Go through the data and copy each line where the word "cells" shows up.
━━━ LISTED RECORDS ━━━
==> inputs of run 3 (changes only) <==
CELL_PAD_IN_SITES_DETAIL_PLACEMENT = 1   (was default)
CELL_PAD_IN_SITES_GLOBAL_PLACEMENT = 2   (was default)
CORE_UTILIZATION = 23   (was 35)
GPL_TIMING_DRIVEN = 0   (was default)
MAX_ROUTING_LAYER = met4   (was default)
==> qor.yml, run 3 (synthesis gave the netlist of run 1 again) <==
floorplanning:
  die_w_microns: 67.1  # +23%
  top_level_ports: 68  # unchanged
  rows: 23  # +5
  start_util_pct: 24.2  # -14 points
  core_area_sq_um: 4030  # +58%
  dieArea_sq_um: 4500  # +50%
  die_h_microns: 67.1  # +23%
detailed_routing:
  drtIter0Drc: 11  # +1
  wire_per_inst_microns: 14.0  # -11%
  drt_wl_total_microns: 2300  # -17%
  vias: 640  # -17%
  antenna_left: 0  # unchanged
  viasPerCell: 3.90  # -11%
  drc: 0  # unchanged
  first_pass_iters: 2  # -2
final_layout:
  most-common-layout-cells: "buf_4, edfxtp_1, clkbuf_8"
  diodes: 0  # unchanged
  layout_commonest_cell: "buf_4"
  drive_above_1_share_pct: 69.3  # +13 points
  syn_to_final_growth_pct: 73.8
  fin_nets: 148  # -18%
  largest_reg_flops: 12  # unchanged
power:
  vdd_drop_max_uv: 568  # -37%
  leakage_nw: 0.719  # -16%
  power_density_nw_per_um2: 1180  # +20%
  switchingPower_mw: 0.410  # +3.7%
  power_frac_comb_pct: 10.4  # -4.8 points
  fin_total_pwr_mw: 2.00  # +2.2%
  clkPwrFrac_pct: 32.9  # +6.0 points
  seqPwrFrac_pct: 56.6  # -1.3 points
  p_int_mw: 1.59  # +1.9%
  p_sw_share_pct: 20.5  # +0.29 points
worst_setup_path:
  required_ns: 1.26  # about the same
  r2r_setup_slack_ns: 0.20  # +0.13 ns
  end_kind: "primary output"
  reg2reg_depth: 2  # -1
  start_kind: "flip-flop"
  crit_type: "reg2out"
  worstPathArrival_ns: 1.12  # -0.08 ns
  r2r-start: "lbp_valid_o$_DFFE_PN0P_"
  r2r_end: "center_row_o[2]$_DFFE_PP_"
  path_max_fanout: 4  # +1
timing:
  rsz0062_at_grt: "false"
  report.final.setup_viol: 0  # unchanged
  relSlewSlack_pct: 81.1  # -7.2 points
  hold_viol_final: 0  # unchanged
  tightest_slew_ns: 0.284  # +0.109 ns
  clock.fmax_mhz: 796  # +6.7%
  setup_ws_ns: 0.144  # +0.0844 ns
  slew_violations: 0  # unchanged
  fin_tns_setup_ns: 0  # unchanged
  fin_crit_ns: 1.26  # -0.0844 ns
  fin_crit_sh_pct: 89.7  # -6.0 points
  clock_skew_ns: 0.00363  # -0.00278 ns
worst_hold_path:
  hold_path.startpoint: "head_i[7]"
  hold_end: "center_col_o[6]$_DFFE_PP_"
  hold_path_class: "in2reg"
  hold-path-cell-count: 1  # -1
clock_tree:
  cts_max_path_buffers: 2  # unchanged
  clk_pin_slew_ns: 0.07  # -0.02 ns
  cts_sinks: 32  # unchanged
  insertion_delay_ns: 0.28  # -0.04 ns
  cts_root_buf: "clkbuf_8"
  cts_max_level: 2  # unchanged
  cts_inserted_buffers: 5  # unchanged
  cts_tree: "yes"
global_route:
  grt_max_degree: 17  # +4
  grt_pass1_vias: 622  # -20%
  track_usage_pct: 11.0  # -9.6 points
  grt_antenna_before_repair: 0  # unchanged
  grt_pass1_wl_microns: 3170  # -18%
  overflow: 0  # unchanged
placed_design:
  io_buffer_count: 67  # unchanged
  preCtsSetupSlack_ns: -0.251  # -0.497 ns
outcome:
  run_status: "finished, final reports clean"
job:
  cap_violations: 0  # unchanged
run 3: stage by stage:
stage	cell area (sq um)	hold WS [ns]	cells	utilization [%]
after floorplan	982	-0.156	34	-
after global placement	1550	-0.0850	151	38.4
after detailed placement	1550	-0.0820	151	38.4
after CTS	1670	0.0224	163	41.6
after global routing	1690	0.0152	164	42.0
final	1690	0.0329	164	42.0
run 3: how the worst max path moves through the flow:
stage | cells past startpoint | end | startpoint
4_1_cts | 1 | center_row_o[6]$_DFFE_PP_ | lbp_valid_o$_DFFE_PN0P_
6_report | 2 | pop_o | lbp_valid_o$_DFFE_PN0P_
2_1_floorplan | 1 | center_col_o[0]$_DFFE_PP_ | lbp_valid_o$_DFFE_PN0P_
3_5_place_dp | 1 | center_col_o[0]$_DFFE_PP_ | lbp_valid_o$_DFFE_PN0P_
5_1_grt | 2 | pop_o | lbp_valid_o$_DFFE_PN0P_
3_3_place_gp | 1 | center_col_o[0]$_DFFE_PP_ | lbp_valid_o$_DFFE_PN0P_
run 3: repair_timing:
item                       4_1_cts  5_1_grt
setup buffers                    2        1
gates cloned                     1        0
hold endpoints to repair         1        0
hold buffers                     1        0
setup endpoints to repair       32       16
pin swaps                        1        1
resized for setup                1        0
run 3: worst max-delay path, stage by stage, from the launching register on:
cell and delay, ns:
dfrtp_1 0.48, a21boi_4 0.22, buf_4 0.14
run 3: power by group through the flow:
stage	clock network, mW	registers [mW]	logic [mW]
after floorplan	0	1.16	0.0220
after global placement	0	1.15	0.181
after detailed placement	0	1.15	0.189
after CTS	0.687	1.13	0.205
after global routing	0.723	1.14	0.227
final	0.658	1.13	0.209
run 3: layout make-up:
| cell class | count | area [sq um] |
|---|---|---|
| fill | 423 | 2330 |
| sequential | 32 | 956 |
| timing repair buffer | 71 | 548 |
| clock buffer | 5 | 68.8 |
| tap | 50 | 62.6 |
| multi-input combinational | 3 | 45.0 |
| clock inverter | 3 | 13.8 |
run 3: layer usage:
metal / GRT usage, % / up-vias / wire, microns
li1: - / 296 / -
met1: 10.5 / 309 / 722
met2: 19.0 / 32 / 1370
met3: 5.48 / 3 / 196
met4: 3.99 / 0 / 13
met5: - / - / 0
━━━
__SOLUTION TO THE PROBLEM__:
  most-common-layout-cells: "buf_4, edfxtp_1, clkbuf_8"
stage	cell area (sq um)	hold WS [ns]	cells	utilization [%]
stage | cells past startpoint | end | startpoint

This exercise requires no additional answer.